Par Anne-C. Chabanon

Les professionnels corses réunis ce lundi 18 mai à l’hôtel Dolce Vita, à Ajaccio, ont brossé un tableau noir de la réalité sur le terrain. – PASCAL POCHARD-CASABIANCA
La situation corse est “extrêmement préoccupante”, a assuré, depuis Ajaccio, Catherine Quérard, la présidente nationale du Groupement des hôtelleries et restaurations (GHR), ce lundi 18 mai, tandis que, dans l’île, nombre d’entreprises mettent la clé sous la porte.
“La Corse n’a pas besoin de compassion économique. Elle a besoin de décisions. Les données Infogreffe 2025 révèlent que le nombre des entreprises en difficulté continue de progresser de + 12,6 %. Les injonctions à payer bondissent à + 8,4 %. Les radiations grimpent à + 36,3 %”.
Assis à côté de la présidente nationale du Groupement des hôtelleries et restaurations (GHR), venue, en personne, alerter sur le contexte “sans précédent”que vit le territoire insulaire, ce lundi 18 mai, à Ajaccio, César Filippi opine du chef. “Quatorze hôtels sont en vente dans l’île”, souffle-t-il, invitant Catherine Quérard à poursuivre.
Laisser à cette dernière le soin de sonner le clairon tandis qu’habituellement ce sont les professionnels corses réunis au sein du GHR Corsica – déclinaison locale – qui s’en chargent, a produit les deux effets escomptés.
Une profession taxée de “jouer les pleureuses”
D’une part, donner du coffre à un collectif qui a trop souvent l’impression de parler dans le vide.
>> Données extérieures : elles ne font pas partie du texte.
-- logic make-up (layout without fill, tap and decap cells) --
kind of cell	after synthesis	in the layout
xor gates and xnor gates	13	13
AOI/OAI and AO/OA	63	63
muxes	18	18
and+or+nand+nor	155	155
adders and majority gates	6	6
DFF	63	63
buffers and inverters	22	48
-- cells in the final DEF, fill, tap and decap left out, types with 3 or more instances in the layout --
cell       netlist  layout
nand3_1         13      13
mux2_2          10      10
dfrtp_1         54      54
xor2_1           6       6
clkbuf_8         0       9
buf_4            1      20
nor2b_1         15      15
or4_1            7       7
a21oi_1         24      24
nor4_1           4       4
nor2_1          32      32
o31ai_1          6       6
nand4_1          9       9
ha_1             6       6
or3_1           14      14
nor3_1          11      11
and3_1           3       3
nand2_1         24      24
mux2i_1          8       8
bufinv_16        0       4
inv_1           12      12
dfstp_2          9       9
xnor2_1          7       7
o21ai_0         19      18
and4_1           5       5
`config.mk`:
```
export PLATFORM = sky130hd
export DESIGN_NAME = vote_argmax
export DESIGN_NICKNAME = d
export VERILOG_FILES = /design/src/rtl/vote_argmax.sv
export SDC_FILE = /design/constraint.sdc
export NUM_CORES = 1
export LEC_CHECK = 0
export CAP_MARGIN = 20
export CORE_MARGIN = 2
export CORE_UTILIZATION = 24
export CTS_CLUSTER_SIZE = 14
export DETAILED_ROUTE_END_ITERATION = 8
export PLACE_DENSITY_LB_ADDON = 0.3
export REMOVE_ABC_BUFFERS = 1
export SYNTH_ARGS = -nofsm -noshare
export SYNTH_HDL_FRONTEND = slang
export SYNTH_SLANG_ARGS = --single-unit
```
`constraint.sdc`:
```
create_clock -name clock_i -period 1.5 [get_ports clock_i]
set_clock_uncertainty 0.05 [all_clocks]
set_input_delay 0.3 -clock clock_i [delete_from_list [all_inputs] [get_ports clock_i]]
set_output_delay 0.3 -clock clock_i [all_outputs]
set_load 0.05 [all_outputs]
```
`src/rtl/vote_argmax.sv`:
```
// vote_argmax: argmax over a stream of per-class ones-counts.
// Accepts NUM_CLASSES counts per round over a valid handshake. It keeps the
// running maximum (the lowest index wins a tie) and pulses result_valid_o
// when the round is complete.
//
// state   | meaning
// --------+------------------------------------------------------------
// IDLE    | waiting for start_i; results of the last round are held
// COLLECT | accepting count beats; ready_o/busy_o high; stalls allowed
// DONE    | single-cycle result_valid_o pulse; start_i chains a round
module vote_argmax #(
  parameter  int COUNT_WIDTH = 4,
  parameter  int NUM_CLASSES = 4,
  localparam int CLASS_WIDTH = $clog2(NUM_CLASSES)
) (
  input  logic                   clock_i,
  input  logic                   reset_i,
  input  logic                   start_i,
  input  logic                   count_valid_i,
  input  logic [COUNT_WIDTH-1:0] count_i,
  output logic                   ready_o,
  output logic                   busy_o,
  output logic                   result_valid_o,
  output logic [CLASS_WIDTH-1:0] class_o,
  output logic [COUNT_WIDTH-1:0] max_count_o,
  output logic                   tie_o
);

  typedef enum logic [1:0] {
    IDLE    = 2'd0,
    COLLECT = 2'd1,
    DONE    = 2'd2
  } state_t;

  localparam logic [CLASS_WIDTH-1:0] LAST_BEAT = CLASS_WIDTH'(NUM_CLASSES - 1);

  state_t                 state;
  logic [CLASS_WIDTH-1:0] beat_idx;

  // Round sequencing, running max/argmax/tie and registered status outputs.
  // max_count_o is the max register itself, so the running value is visible.
  always_ff @(posedge clock_i) begin
    if (reset_i) begin
      state          <= IDLE;
      beat_idx       <= '0;
      ready_o        <= 1'b0;
      busy_o         <= 1'b0;
      result_valid_o <= 1'b0;
      class_o        <= '0;
      max_count_o    <= '0;
      tie_o          <= 1'b0;
    end else begin
      result_valid_o <= 1'b0;
      case (state)
        IDLE, DONE: begin
          if (start_i) begin
            state       <= COLLECT;
            ready_o     <= 1'b1;
            busy_o      <= 1'b1;
            beat_idx    <= '0;
            class_o     <= '0;
            max_count_o <= '0;
            tie_o       <= 1'b0;
          end else begin
            state <= IDLE;
          end
        end
        COLLECT: begin
          if (count_valid_i) begin
            if (beat_idx == '0) begin
              max_count_o <= count_i;
              class_o     <= '0;
              tie_o       <= 1'b0;
            end else if (count_i > max_count_o) begin
              max_count_o <= count_i;
              class_o     <= beat_idx;
              tie_o       <= 1'b0;
            end else if (count_i == max_count_o) begin
              tie_o <= 1'b1;
            end
            if (beat_idx == LAST_BEAT) begin
              state          <= DONE;
              ready_o        <= 1'b0;
              busy_o         <= 1'b0;
              result_valid_o <= 1'b1;
              beat_idx       <= '0;
            end else begin
              beat_idx <= beat_idx + CLASS_WIDTH'(1);
            end
          end
        end
        default: begin
          state   <= IDLE;
          ready_o <= 1'b0;
          busy_o  <= 1'b0;
        end
      endcase
    end
  end

endmodule

```
==> results.py <==
metrics = {
    "run_status": {
        "status": "finished, violations left",
        "violations": "negative setup slack",
    },
    "critical_path": {
        "crit_fanout": 6,
        "cp.required_ps": 1610,
        "critPathMaxStageDelay_ps": 330,
        "crit_chain": "inv_2 > ha_4 > and2b_2 > o211ai_1 > a211o_1 > buf_6 > mux2i_1",
        "critical_path_buf_inv_count": 2,
        "cp.depth": 7,
        "startpoint_type": "flop",
        "critPathTopFamily": "compound AO/OA/AOI/OAI gates",
        "reg2reg_from": "max_count_o[1]$_SDFFE_PP0P_",
        "r2r_slack_ps": -80,
        "end_kind": "flop",
        "crit_type": "flop to flop",
        "worst-endpoint-arrival_ps": 1690,
        "worstReg2RegEnd": "max_count_o[0]$_SDFFE_PP0P_",
        "slowest_stage": "dfxtp_2",
        "ff2ff_path_depth": 7,
    },
    "die": {
        "die-width_um": 57.5,
        "dieArea_um2": 3310,
        "core_um2": 2730,
        "ios": 18,
        "die_h_um": 57.5,
        "start_util": 0.251,
        "rows": 19,
    },
    "pwr": {
        "p_per_area_nw_per_um2": 677,
        "p_switching_mw": 0.218,
        "comb_power_share": 0.277,
        "power_report.internal_total_mw": 0.578,
        "peakVddDrop_uv": 568,
        "p_leak_nw": 0.503,
        "seq_power_share": 0.463,
        "swShare": 0.274,
        "pwr-share-clk": 0.260,
    },
    "timing": {
        "fin_setup_tns_ps": -440,
        "period_needed_ps": 1580,
        "rsz0062_at_grt": "yes",
        "maxSlewHeadroom": 0.840,
        "drv_slew": 0,
        "tightest_slew_ps": 238,
        "hold_viol": 0,
        "fin_ws_ps": -83.5,
        "hold_ws_ps": 364,
        "setup_viol": 7,
        "fmax_ghz": 0.632,
        "period_share": 1.06,
    },
    "route": {
        "drt_first_iter_violations": 7,
        "drc": 0,
        "drtPass1Iterations": 3,
        "final_antenna_net_count": 0,
        "avgRoutedWirePerCell_um": 11.0,
        "viasPerCell": 4.33,
        "vias": 615,
        "routed_wl_mm": 1.56,
    },
    "final_layout": {
        "fillerInstances": 277,
        "syn_to_final_growth_pct": 71.2,
        "multi_input_area_um2": 425,
        "final_util": 0.430,
        "nNetsFinal": 126,
        "insertedDiodeCount": 0,
        "drive_gt1_frac": 0.432,
        "ff_latch_area_um2": 267,
        "finalInstanceArea_um2": 1180,
    },
    "clocking": {
        "h-tree-depth": 1,
        "cts_tree": "done",
        "cts_max_path_buffers": 2,
        "numClockSinks": 13,
        "ctsRootBufferMaster": "clkbuf_4",
        "holdBufCountCts": 0,
        "insertion_delay_ps": 270,
        "cts.clk_slew.worst_paths_ps": 70,
        "cts_buffers": 3,
    },
    "place": {
        "dpl.hpwl_mm": 1.25,
        "dp_slack_ps": -562,
        "dpl_cell_area_um2": 1080,
        "gp_congestion": 0.719,
        "io_buffer_count": 17,
    },
    "logic_synthesis": {
        "synth_cells": 76,
        "synth.distinct_cells": 21,
        "yosysTopAreaCellShare": 0.379,
        "synth_seq_cells": 13,
        "synth-seq-area-share": 0.379,
        "avgSynthCellArea_um2": 9.04,
        "yosys_warnings": 0,
        "synth_area_leaders": "dfxtp_1, ha_1, mux2i_1",
        "post-synth-top-area-cell": "dfxtp_1",
        "netlist_area_um2": 687,
    },
    "hold_path": {
        "min_to": "max_count_o[2]$_SDFFE_PP0P_",
        "worstHoldStart": "count_i[2]",
        "hold_class": "primary input to flop",
        "holdPathStages": 3,
    },
    "global_routing": {
        "grt_max_degree": 8,
        "grt_pass1_wl_mm": 2.66,
        "track_usage": 0.106,
        "first_global_vias": 614,
        "grt-ovfl-total": 0,
        "antenna_found_initial": 0,
    },
    "job": {
        "maxCapViolations": 0,
    },
}
==> cells in the final DEF (no fill, tap or decap), drive strengths merged <==
master | netlist | final
and2b | 3 | 3
clkdlybuf4s50 | 0 | 3
dlygate4sd2 | 0 | 4
dfxtp | 13 | 13
clkbuf | 0 | 4
buf | 3 | 27
and3b | 1 | 1
nor3 | 3 | 3
a211oi | 1 | 1
nand4 | 1 | 1
nor2 | 4 | 4
o211ai | 2 | 2
a21oi | 5 | 5
nand2 | 10 | 10
nand2b | 8 | 8
ha | 6 | 6
mux2i | 6 | 6
a21o | 1 | 1
or4 | 1 | 1
a211o | 1 | 1
inv | 6 | 6
o21bai | 1 | 1
$ cat config.mk
export PLATFORM = sky130hd
export DESIGN_NAME = if_id_hazard_ctrl
export DESIGN_NICKNAME = d
export VERILOG_FILES = /design/src/rtl/if_id_hazard_ctrl_pkg.sv /design/src/rtl/if_id_hazard_ctrl_load_use_detect.sv /design/src/rtl/if_id_hazard_ctrl.sv
export SDC_FILE = /design/constraint.sdc
export NUM_CORES = 1
export LEC_CHECK = 0
export CAP_MARGIN = 20
export CORE_MARGIN = 2
export CORE_UTILIZATION = 45
export CTS_CLUSTER_SIZE = 20
export DETAILED_ROUTE_END_ITERATION = 6
export HOLD_SLACK_MARGIN = 0.05
export MAX_ROUTING_LAYER = met4
export PLACE_DENSITY = 0.9
export SLEW_MARGIN = 20
export SYNTH_ARGS = -nofsm -noshare
export SYNTH_HDL_FRONTEND = slang
export SYNTH_SLANG_ARGS = --single-unit
$ cat constraint.sdc
create_clock -name clk -period 2.9 [get_ports clk]
set_clock_uncertainty 0.2 [all_clocks]
set_input_delay 0.58 -clock clk [delete_from_list [all_inputs] [get_ports clk]]
set_output_delay 0.58 -clock clk [all_outputs]
set_load 0.1 [all_outputs]
$ cat src/rtl/if_id_hazard_ctrl_pkg.sv
`default_nettype none
// ============================================================================
// Module      : if_id_hazard_ctrl_pkg
// Description : Shared front-end control definitions: controller state
//               encoding, default widths/latencies and the x0 index.
// Revision    : 1.0 - initial release
// ============================================================================
package if_id_hazard_ctrl_pkg;

  localparam int REG_ADDR_LEN_DEF = 5;
  localparam int MD_LATENCY_DEF   = 4;

  // Register x0 is hard-wired to zero, so it never carries a real dependency.
  localparam int X0_IDX = 0;

  typedef enum logic [1:0] {
    ST_INIT    = 2'd0,
    ST_RUN     = 2'd1,
    ST_MD_WAIT = 2'd2
  } state_e;

endpackage : if_id_hazard_ctrl_pkg
`default_nettype wire

$ cat src/rtl/if_id_hazard_ctrl_load_use_detect.sv
`default_nettype none
// ============================================================================
// Module      : load_use_detect
// Description : Flags a load in ID/EX whose destination feeds a source
//               operand of the instruction in IF/ID.
// Revision    : 1.0 - initial release
// ============================================================================
module load_use_detect
  import if_id_hazard_ctrl_pkg::*;
#(
  parameter int REG_ADDR_LEN = REG_ADDR_LEN_DEF
) (
  input  logic                    mem_read_i,
  input  logic [REG_ADDR_LEN-1:0] rd_i,
  input  logic [REG_ADDR_LEN-1:0] rs1_i,
  input  logic [REG_ADDR_LEN-1:0] rs2_i,
  input  logic                    uses_rs2_i,
  output logic                    hazard_o
);

  localparam logic [REG_ADDR_LEN-1:0] X0 = REG_ADDR_LEN'(X0_IDX);

  // rs2 only matters when the consumer actually reads it.
  always_comb begin
    hazard_o = mem_read_i && (rd_i != X0) &&
               ((rd_i == rs1_i) || (uses_rs2_i && (rd_i == rs2_i)));
  end

endmodule : load_use_detect
`default_nettype wire

$ cat src/rtl/if_id_hazard_ctrl.sv
`default_nettype none
// ============================================================================
// Module      : if_id_hazard_ctrl
// Description : Front-end pipeline controller. Arbitrates branch redirect,
//               mul/div hold, load-use bubbles and instruction-memory wait
//               states, and counts front-end stall cycles.
// Revision    : 1.0 - initial release
// ============================================================================
module if_id_hazard_ctrl
  import if_id_hazard_ctrl_pkg::*;
#(
  parameter int REG_ADDR_LEN    = REG_ADDR_LEN_DEF,
  parameter int MD_LATENCY      = MD_LATENCY_DEF,
  parameter int STALL_CNT_WIDTH = 16
) (
  input  logic                       clk,
  input  logic                       rst,
  input  logic                       branch_taken,
  input  logic                       ex_is_muldiv,
  input  logic                       id_ex_mem_read,
  input  logic [REG_ADDR_LEN-1:0]    id_ex_rd,
  input  logic [REG_ADDR_LEN-1:0]    if_id_rs1,
  input  logic [REG_ADDR_LEN-1:0]    if_id_rs2,
  input  logic                       if_id_uses_rs2,
  input  logic                       imem_ready,
  output logic                       imem_req,
  output logic                       PC_WRITE,
  output logic                       IF_ID_WRITE,
  output logic                       IF_FLUSH,
  output logic                       ID_EX_BUBBLE,
  output logic                       EX_HOLD,
  output logic [STALL_CNT_WIDTH-1:0] stall_count
);

  localparam int                    MD_CNT_W    = $clog2(MD_LATENCY);
  // The cycle that detects the mul/div already holds EX once, and the final
  // release cycle is spent at count zero, hence the "-2".
  localparam logic [MD_CNT_W-1:0]   MD_CNT_INIT = MD_CNT_W'(MD_LATENCY - 2);
  localparam logic [STALL_CNT_WIDTH-1:0] STALL_MAX = '1;

  state_e                     state_q, state_d;
  logic [MD_CNT_W-1:0]        md_cnt_q, md_cnt_d;
  logic [STALL_CNT_WIDTH-1:0] stall_cnt_q, stall_cnt_d;
  logic                       load_use;

  load_use_detect #(
    .REG_ADDR_LEN (REG_ADDR_LEN)
  ) u_load_use_detect (
    .mem_read_i (id_ex_mem_read),
    .rd_i       (id_ex_rd),
    .rs1_i      (if_id_rs1),
    .rs2_i      (if_id_rs2),
    .uses_rs2_i (if_id_uses_rs2),
    .hazard_o   (load_use)
  );

  // Mealy control outputs and next-state; everything is forced quiet while
  // reset is asserted so the reset cycle itself drives no enables.
  always_comb begin
    imem_req     = 1'b0;
    PC_WRITE     = 1'b0;
    IF_ID_WRITE  = 1'b0;
    IF_FLUSH     = 1'b0;
    ID_EX_BUBBLE = 1'b0;
    EX_HOLD      = 1'b0;
    state_d      = state_q;
    md_cnt_d     = md_cnt_q;
    if (!rst) begin
      case (state_q)
        ST_INIT: begin
          state_d = ST_RUN;
        end
        ST_RUN: begin
          if (branch_taken) begin
            // Redirect: squash both younger stages, no fetch this cycle.
            PC_WRITE     = 1'b1;
            IF_FLUSH     = 1'b1;
            ID_EX_BUBBLE = 1'b1;
          end else if (ex_is_muldiv) begin
            EX_HOLD  = 1'b1;
            state_d  = ST_MD_WAIT;
            md_cnt_d = MD_CNT_INIT;
          end else if (load_use) begin
            ID_EX_BUBBLE = 1'b1;
          end else begin
            imem_req = 1'b1;
            if (imem_ready) begin
              PC_WRITE    = 1'b1;
              IF_ID_WRITE = 1'b1;
            end else begin
              // ID still advances, so feed it a bubble rather than a copy.
              IF_FLUSH = 1'b1;
            end
          end
        end
        ST_MD_WAIT: begin
          if (md_cnt_q != '0) begin
            EX_HOLD  = 1'b1;
            md_cnt_d = md_cnt_q - 1'b1;
          end else begin
            state_d = ST_RUN;
          end
        end
        default: begin
          state_d = ST_INIT;
        end
      endcase
    end
  end

  // Stall counter: front-end cycles without a PC update, saturating.
  always_comb begin
    stall_cnt_d = stall_cnt_q;
    if (!rst && (state_q != ST_INIT) && !PC_WRITE && (stall_cnt_q != STALL_MAX)) begin
      stall_cnt_d = stall_cnt_q + 1'b1;
    end
  end

  // State registers with synchronous reset.
  always_ff @(posedge clk) begin
    if (rst) begin
      state_q     <= ST_INIT;
      md_cnt_q    <= '0;
      stall_cnt_q <= '0;
    end else begin
      state_q     <= state_d;
      md_cnt_q    <= md_cnt_d;
      stall_cnt_q <= stall_cnt_d;
    end
  end

  assign stall_count = stall_cnt_q;

endmodule : if_id_hazard_ctrl
`default_nettype wire

---- Word level (Yosys, flattened, before mapping) ----
Cells that the tools add are included.
storage, ports and cells
  register bits after elaboration ......... 20
  word-level logic and storage cells ...... 66
operators by class
  add/sub/neg operators ................... 2
  equality and inequality tests ........... 9
  muxes and demuxes ....................... 36
  reductions and logical operators ........ 16
operators by type and width
  kind                                                                    number
  1-bit 2-to-1 mux                                                        29
  16-bit by 1-bit adder with 16-bit output (second input constant)        1
  16-bit inequality test (second input constant)                          1
  5-bit equality test                                                     2
  2-bit 2-to-1 mux                                                        4
  2-bit inequality test (second input constant)                           4
  1-bit logical AND                                                       6
  2-bit one-hot mux with 3 select lines                                   1
  2-bit nonzero test                                                      3
  5-bit nonzero test                                                      1
  2-bit one-hot mux with 2 select lines                                   1
  4-bit AND reduction                                                     1
  3-bit AND reduction                                                     1
  2-bit by 1-bit equality test with 1-bit output (second input constant)  1
  2-bit equality test (second input constant)                             1
  1-bit logical NOT                                                       2
  2-bit logical NOT                                                       1
  1-bit one-hot mux with 2 select lines                                   1
  2-bit by 1-bit subtractor with 2-bit output (second input constant)     1
  1-bit logical OR                                                        1

---- Depth between registers and ports, before layout ----
Gate-level depths: netlist of run 1.
  word-level depth ........................ 12
  gate-level depth with buffers ........... 9

---- By module ----
Synthesis of run 1 repeated with hierarchy kept, for this count alone.
unflattened totals
  cells, all modules ...................... 171
  area, all modules ....................... 1,397.6 um^2
modules (own cells, without submodules)
  module             instances  cells each  area each (um^2)  sequential area each (um^2)
  if_id_hazard_ctrl  1          154         1,265.0           400.4
  load_use_detect    1          17          132.6             0.0

---- Worst setup path before layout of run 1 ----
No wires, ideal clock.
  path type ............................... input -> output
  start point ............................. in id_ex_rd[0]
  end point ............................... out imem_req
  arrival ................................. 3.711 ns
  path slack .............................. -1.591 ns
  stages on the path ...................... 6
  buffers on the path ..................... 0
  path through ............................ or4_1 -> o21ai_2 -> inv_2 -> and2_4 -> or2_1 -> nor3_1
on the way
  longest elaborated chain between the ends .. 9
  elaborated cells on any way between the ends .. 12
ends and longest elaborated chain
  what                   RTL line                                 source
  from (decl)            if_id_hazard_ctrl.sv:21                  input logic [REG_ADDR_LEN-1:0] id_ex_rd,
  5-bit equality test    if_id_hazard_ctrl_load_use_detect.sv:26  ((rd_i == rs1_i) || (uses_rs2_i && (rd_i == rs2_i)));
  1-bit logical AND      if_id_hazard_ctrl_load_use_detect.sv:26
  1-bit logical OR       if_id_hazard_ctrl_load_use_detect.sv:26
  1-bit logical AND (*)  if_id_hazard_ctrl_load_use_detect.sv:25  hazard_o = mem_read_i && (rd_i != X0) &&
  1-bit 2-to-1 mux (*)   if_id_hazard_ctrl.sv:83                  end else if (load_use) begin
  1-bit 2-to-1 mux (*)   if_id_hazard_ctrl.sv:79                  end else if (ex_is_muldiv) begin
  1-bit 2-to-1 mux (*)   if_id_hazard_ctrl.sv:74                  if (branch_taken) begin
  1-bit 2-to-1 mux (*)   if_id_hazard_ctrl.sv:69                  case (state_q)
  1-bit 2-to-1 mux (*)   if_id_hazard_ctrl.sv:68                  if (!rst) begin
  to (decl)              if_id_hazard_ctrl.sv:26                  output logic imem_req,
Every way passes the cells marked *; elsewhere a longest branch is shown, timed or not.

---- Final worst setup path of run 1 ----
  start point ............................. in id_ex_rd[3]
  end point ............................... out IF_FLUSH
on the way
  longest elaborated chain between the ends .. 9
  elaborated cells on any way between the ends .. 12
ends and longest elaborated chain
  what                   RTL line                                 source
  5-bit equality test    if_id_hazard_ctrl_load_use_detect.sv:26
  1-bit logical AND      if_id_hazard_ctrl_load_use_detect.sv:26
  1-bit logical OR       if_id_hazard_ctrl_load_use_detect.sv:26
  1-bit logical AND (*)  if_id_hazard_ctrl_load_use_detect.sv:25
  1-bit 2-to-1 mux (*)   if_id_hazard_ctrl.sv:83
  1-bit 2-to-1 mux (*)   if_id_hazard_ctrl.sv:79
  1-bit 2-to-1 mux (*)   if_id_hazard_ctrl.sv:74
  1-bit 2-to-1 mux (*)   if_id_hazard_ctrl.sv:69
  1-bit 2-to-1 mux (*)   if_id_hazard_ctrl.sv:68
  to (decl)              if_id_hazard_ctrl.sv:29                  output logic IF_FLUSH,
Marks and branches as above.

==> results of run 1 <==
per-stage QoR:
step / power, mW / area [um2] / hold WS, ps / utilization
after global placement: 0.515 / 1950 / 283 / 0.700
after global routing: 0.791 / 2110 / 358 / 0.760
after floorplan: 0.435 / 1380 / 262 / -
after CTS: 0.760 / 2070 / 315 / 0.745
final: 0.763 / 2110 / 323 / 0.760
after detailed placement: 0.523 / 1950 / 299 / 0.700
power breakdown:
part           internal, mW  total (mW)  switching [mW]  leakage, nW
Combinational         0.104       0.240           0.136        0.622
Sequential            0.283       0.291         0.00789        0.162
Clock                 0.140       0.233          0.0928       0.0279
cell type report:
| type | count | area share |
|---|---|---|
| clock inverters | 1 | 0.0142 |
| well taps | 31 | 0.0184 |
| repair buffers | 65 | 0.289 |
| flip-flops and latches | 20 | 0.189 |
| clock buffers | 3 | 0.0107 |
| multi-input cells | 127 | 0.461 |
| inverters | 10 | 0.0178 |
registers in the layout, indices dropped and copies added, names as in the netlist:
register / flops
md_cnt_q: 2
stall_count: 16
state_q: 2
cells in the final DEF, fill, tap and decap left out, types with 4 or more instances in the layout:
cell / count
buf_4: 36
dfxtp_1: 20
a21oi_1: 13
nor2_1: 12
nand2_1: 10
xnor2_1: 10
dlygate4sd2_1: 10
inv_1: 9
nand3_1: 8
clkdlybuf4s50_1: 6
buf_12: 6
nand4_1: 5
o21ai_0: 5
or3_1: 5
ha_1: 5
buf_6: 4
per-layer routing:
layer | global-route usage | wire length (um)
met5 | - | 0
met4 | 0.106 | 76
met3 | 0.0593 | 328
met2 | 0.401 | 2050
met1 | 0.275 | 1590
critical path, cell delays in order:
cell and delay, ps:
buf_6 100, or4_4 540, o21ai_4 150, inv_2 60, and2_4 150, or3_4 340
a21oi_4 160, buf_12 190
repair_timing:
action	in CTS	in global routing
buffers inserted	8	3
pin swaps	9	10
setup endpoints to repair	5	13
resized for setup	31	6
path summary, 6_finish.rpt:
check / endpoint / cells past startpoint
worst max-delay path: IF_FLUSH / 8
worst min-delay path: stall_count[14] / 2
worst max register to register: stall_count[10] / 10
worst min register to register: stall_count[14] / 2
logic make-up (layout without fill, tap and decap cells):
| logic type | Yosys count | count (layout) |
|---|---|---|
| simple gates | 66 | 66 |
| compound gates | 41 | 41 |
| buf+inv | 13 | 79 |
| fa+ha+maj | 5 | 5 |
| xor+xnor | 12 | 12 |
| mux | 3 | 3 |
| flops | 20 | 20 |
==> results.md, run 1 <==
- Mux share of post-synthesis cell area: 0.0225
- First-pass GRT wire length: 6.24 mm
- Failing checks: negative setup slack
- Port buffer count: 43
- GRT Total Usage: 0.242
- Worst Setup Slack post-DPL: -504 ps
- Total CTS buffers: 3
- Die Area: 0.00341 mm2
- Clk Latency, worst-skew pair: 310 ps
- Final non-filler cell total: 257
- DR WL/cell: 15.7 um
- DR vias: 1507
- Adder-cell share of the synthesized area: 0.0469
- Crit Path Category: in -> out
- Post-Synth Simple-Gate Area: 0.288
- Nets: 254
- DRT Wirelength: 4.04 mm
- Setup_tns: -276 ps
- Hold Path Class: reg -> reg
- H-tree depth: 1
- Top FF cell, synth: dfxtp_1
- Initial antenna violation count: 0
- Ys Warns: 0
- Highest clock rate: 0.328 GHz
- Data required, critical path: 2120 ps
- ANT nets after route: 0
- Via/cell ratio: 5.86
- Slew Limit Headroom: 0.422
- Largest net degree at the start of global routing: 16
- Pwr/cell area: 361 mW/mm2
- Synth area leaders: dfxtp_1 30%, xnor2_1 7.2%, a21oi_1 5.3%
- Top post-synthesis cells by count: 20 x dfxtp_1, 14 x a21oi_1, 13 x nor2_1
- Compound-Gate Fraction of Synth Area: 0.221
- Mapped Avg Cell Area: 8.33 um2
- Ant. Diodes: 0
- Worst Slack Setup Final: -147 ps
- Leakage power: 0.812 nW
- EDFF count, synth: 0
- Fillers: 200
- Area of the multi-input gates: 973 um2
- Die Ht: 58.4 um
- Critical Path Start Type: primary input
- Worst Path Max Fanout: 3
- Drc violations: 0
- IO Pins: 44
- Maximum VDD drop: 0.000416 V
- Post-DP HPWL: 2.69 mm
- # hold bufs at CTS: 0
- Largest area contributor in the synthesized netlist: dfxtp_1
- Number of detailed-route iterations in the first pass: 4
- CTS tree: yes
- Register Area: 400 um2
- Global route overflow: 0
- Crit Reg-Reg Startpoint: state_q[1]
- Fin. Hold Viols: 0
- Num rows: 19
- Top-area cell type share of the netlist area: 0.300
- Starting Density: 0.479
- Syn-to-layout area delta: 58.6%
- Flop-to-flop setup slack: 330 ps
- Sink Count: 20
- Root Driver: clkbuf_4
- Core footprint: 0.00278 mm2
- Synthesized flop and latch total: 20
- DR iter-0 viols: 62
- Placed cells: 244
- Final Max Tran Viols: 0
- Distinct cells, synth: 45
- CP endpoint kind: primary output
- Max Cap Viol: 0
- Xor/xnor share of the synthesized area: 0.0789
- Status: complete, but fails checks
- Tmin final: 3050 ps
- Layout cells sized above 1: 0.323
- Mapped Nets: 187
- CP Launch Point: id_ex_rd[3]
- Final setup fails: 4
- Async set or reset register ratio after synthesis: 0
- Mapped Area: 0.00133 mm2
- Vias in the first global route: 1430
- Syn Inst Count: 160
- Most frequent cell after synthesis: dfxtp_1
- Worst hold path startpoint: stall_count[14]
- RSZ-0062 raised after global routing: true
- Worst-path clk slew: 120 ps
- Period utilization: 1.05
- Final GP Congestion: 0.786
- Worst-Margin Slew: 859 ps
- Seq/Total Area, Yosys: 0.300
- Main combinational cell family by area after synthesis: simple AND/OR/NAND/NOR gates
- Chip width: 58.4 um
- Critical path data arrival time: 2270 ps
- Clock Path Buffers: 2
No activity file was read; power rests on OpenSTA's default activity.
==> run 2, diff against run 1 <==
HOLD_SLACK_MARGIN = 0.06   (was 0.05)
==> results of run 2 <==
Final layout, timing and power as in run 1 (identical DEF).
Et, en corollaire, tenir à distance, du moins dans l’instant, les critiques réitérées à l’égard d’une profession taxée de “jouer les pleureuses”, grince, amer, le président de la structure régionale, César Filippi, qui brosse un tableau plus que noir de la réalité sur le terrain.
Les chiffres sont “incontestables”, martèle en écho, la présidente nationale.
“Si nous avons souhaité prendre la parole ensemble, c’est parce que la situation insulaire et plus particulièrement celle de l’hôtellerie-restauration est devenue singulièrement préoccupante dans une île où le tourisme représente environ 40 % du PIB. Car lorsque le secteur vacille, c’est toute l’économie insulaire qui chancelle”.

Coût des approvisionnements, accès limité au marché, logistique, saisonnalité extrême, obligation de loger le personnel saisonnier, masse salariale “représentant parfois plus de la moitié du chiffre d’affaires des sociétés touristiques en Corse, alors qu’elle est de l’ordre de 35 à 40 % sur le continent”, autant de difficultés qui s’empilent, façon millefeuille.
Et qui expliquent l’envolée des défaillances, appuient les chefs d’entreprise, venus de toute l’île, pour étayer les propos de Catherine Quérard.